**** The data ****

--- src/common/dbus_pkg.sv ---
`default_nettype none

package dbus_pkg;

   // Bus widths
   localparam int DAT_WIDTH = 32;
   localparam int ADR_WIDTH = 32;
   localparam int SEL_WIDTH = DAT_WIDTH / 8;

   // Address map
   localparam int MATCH_WIDTH = 8;
   localparam int RAM_ADR_WIDTH = 12;
   localparam int RAM_WORDS = 1024;
   localparam int RAM_IDX_WIDTH = 10;
   localparam logic [MATCH_WIDTH-1:0] SCRATCH_MATCH = 8'h91;
   localparam logic [MATCH_WIDTH-1:0] EXT_MATCH = 8'h92;

   // Scratch slave register count, offset 3 is the timeout counter
   localparam int SCR_REGS = 3;

   // Response watchdog
   localparam int WDOG_LIMIT = 64;
   localparam int WDOG_CNT_WIDTH = 7;

   // Arbiter owner encoding
   localparam logic [1:0] OWN_NONE = 2'd0;
   localparam logic [1:0] OWN_M0 = 2'd1;
   localparam logic [1:0] OWN_M1 = 2'd2;

   typedef struct packed {
      logic [ADR_WIDTH-1:0] adr;
      logic [DAT_WIDTH-1:0] dat;
      logic [SEL_WIDTH-1:0] sel;
      logic                 we;
      logic                 cyc;
      logic                 stb;
   } wb_req_t;

   typedef struct packed {
      logic [DAT_WIDTH-1:0] dat;
      logic                 ack;
      logic                 err;
      logic                 rty;
   } wb_rsp_t;

   // High byte match view for the scratch and external regions
   typedef struct packed {
      logic [MATCH_WIDTH-1:0]           match;
      logic [ADR_WIDTH-MATCH_WIDTH-1:0] offset;
   } dbus_region_t;

   // Low view for the RAM, which sits at the bottom of the map
   typedef struct packed {
      logic [ADR_WIDTH-RAM_ADR_WIDTH-1:0] hi;
      logic [RAM_ADR_WIDTH-1:0]           ram_offset;
   } dbus_low_t;

   typedef union packed {
      dbus_region_t region;
      dbus_low_t    low;
   } dbus_addr_u;

   // One-hot slave select
   typedef struct packed {
      logic ram;
      logic scr;
      logic ext;
      logic none;
   } dbus_sel_t;

endpackage

`default_nettype wire

--- src/verilog/wb_scratch_slave.sv ---
`default_nettype none

module wb_scratch_slave (
   input  logic              wb_clk,
   input  logic              wb_rst,
   input  dbus_pkg::wb_req_t req_i,
   output dbus_pkg::wb_rsp_t rsp_o,
   input  logic              timeout_i
);

   logic [dbus_pkg::DAT_WIDTH-1:0] scr_q [0:dbus_pkg::SCR_REGS-1];
   logic [dbus_pkg::DAT_WIDTH-1:0] tmo_cnt_q;
   logic [dbus_pkg::DAT_WIDTH-1:0] rdat_q;
   dbus_pkg::dbus_addr_u           addr;
   logic [1:0]                     word_idx;
   logic                           ack_q;
   logic                           access;

   assign addr     = req_i.adr;
   assign word_idx = addr.region.offset[3:2];
   assign access   = req_i.cyc & req_i.stb & ~ack_q;

   // Offset 3 is not writable, such writes still get their ack
   always_ff @(posedge wb_clk) begin
      if (wb_rst) begin
         for (int r = 0; r < dbus_pkg::SCR_REGS; r++)
            scr_q[r] <= '0;
      end else if (access && req_i.we && (word_idx < dbus_pkg::SCR_REGS)) begin
         for (int i = 0; i < dbus_pkg::SEL_WIDTH; i++) begin
            if (req_i.sel[i])
               scr_q[word_idx][8*i +: 8] <= req_i.dat[8*i +: 8];
         end
      end
   end

   // Saturating count of watchdog timeouts
   always_ff @(posedge wb_clk) begin
      if (wb_rst)
         tmo_cnt_q <= '0;
      else if (timeout_i && !(&tmo_cnt_q))
         tmo_cnt_q <= tmo_cnt_q + 1'b1;
   end

   always_ff @(posedge wb_clk) begin
      case (word_idx)
         2'd0:    rdat_q <= scr_q[0];
         2'd1:    rdat_q <= scr_q[1];
         2'd2:    rdat_q <= scr_q[2];
         default: rdat_q <= tmo_cnt_q;
      endcase
   end

   always_ff @(posedge wb_clk) begin
      if (wb_rst)
         ack_q <= 1'b0;
      else
         ack_q <= access;
   end

   assign rsp_o = '{dat: rdat_q, ack: ack_q, err: 1'b0, rty: 1'b0};

endmodule

`default_nettype wire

****

**What is needed**
Reproduce, with both ends included, the lines from the one holding "ack_q <= 1'b0;" to the end of the records above.

**Answer box**
         ack_q <= 1'b0;
      else
         ack_q <= access;
   end

   assign rsp_o = '{dat: rdat_q, ack: ack_q, err: 1'b0, rty: 1'b0};

endmodule

`default_nettype wire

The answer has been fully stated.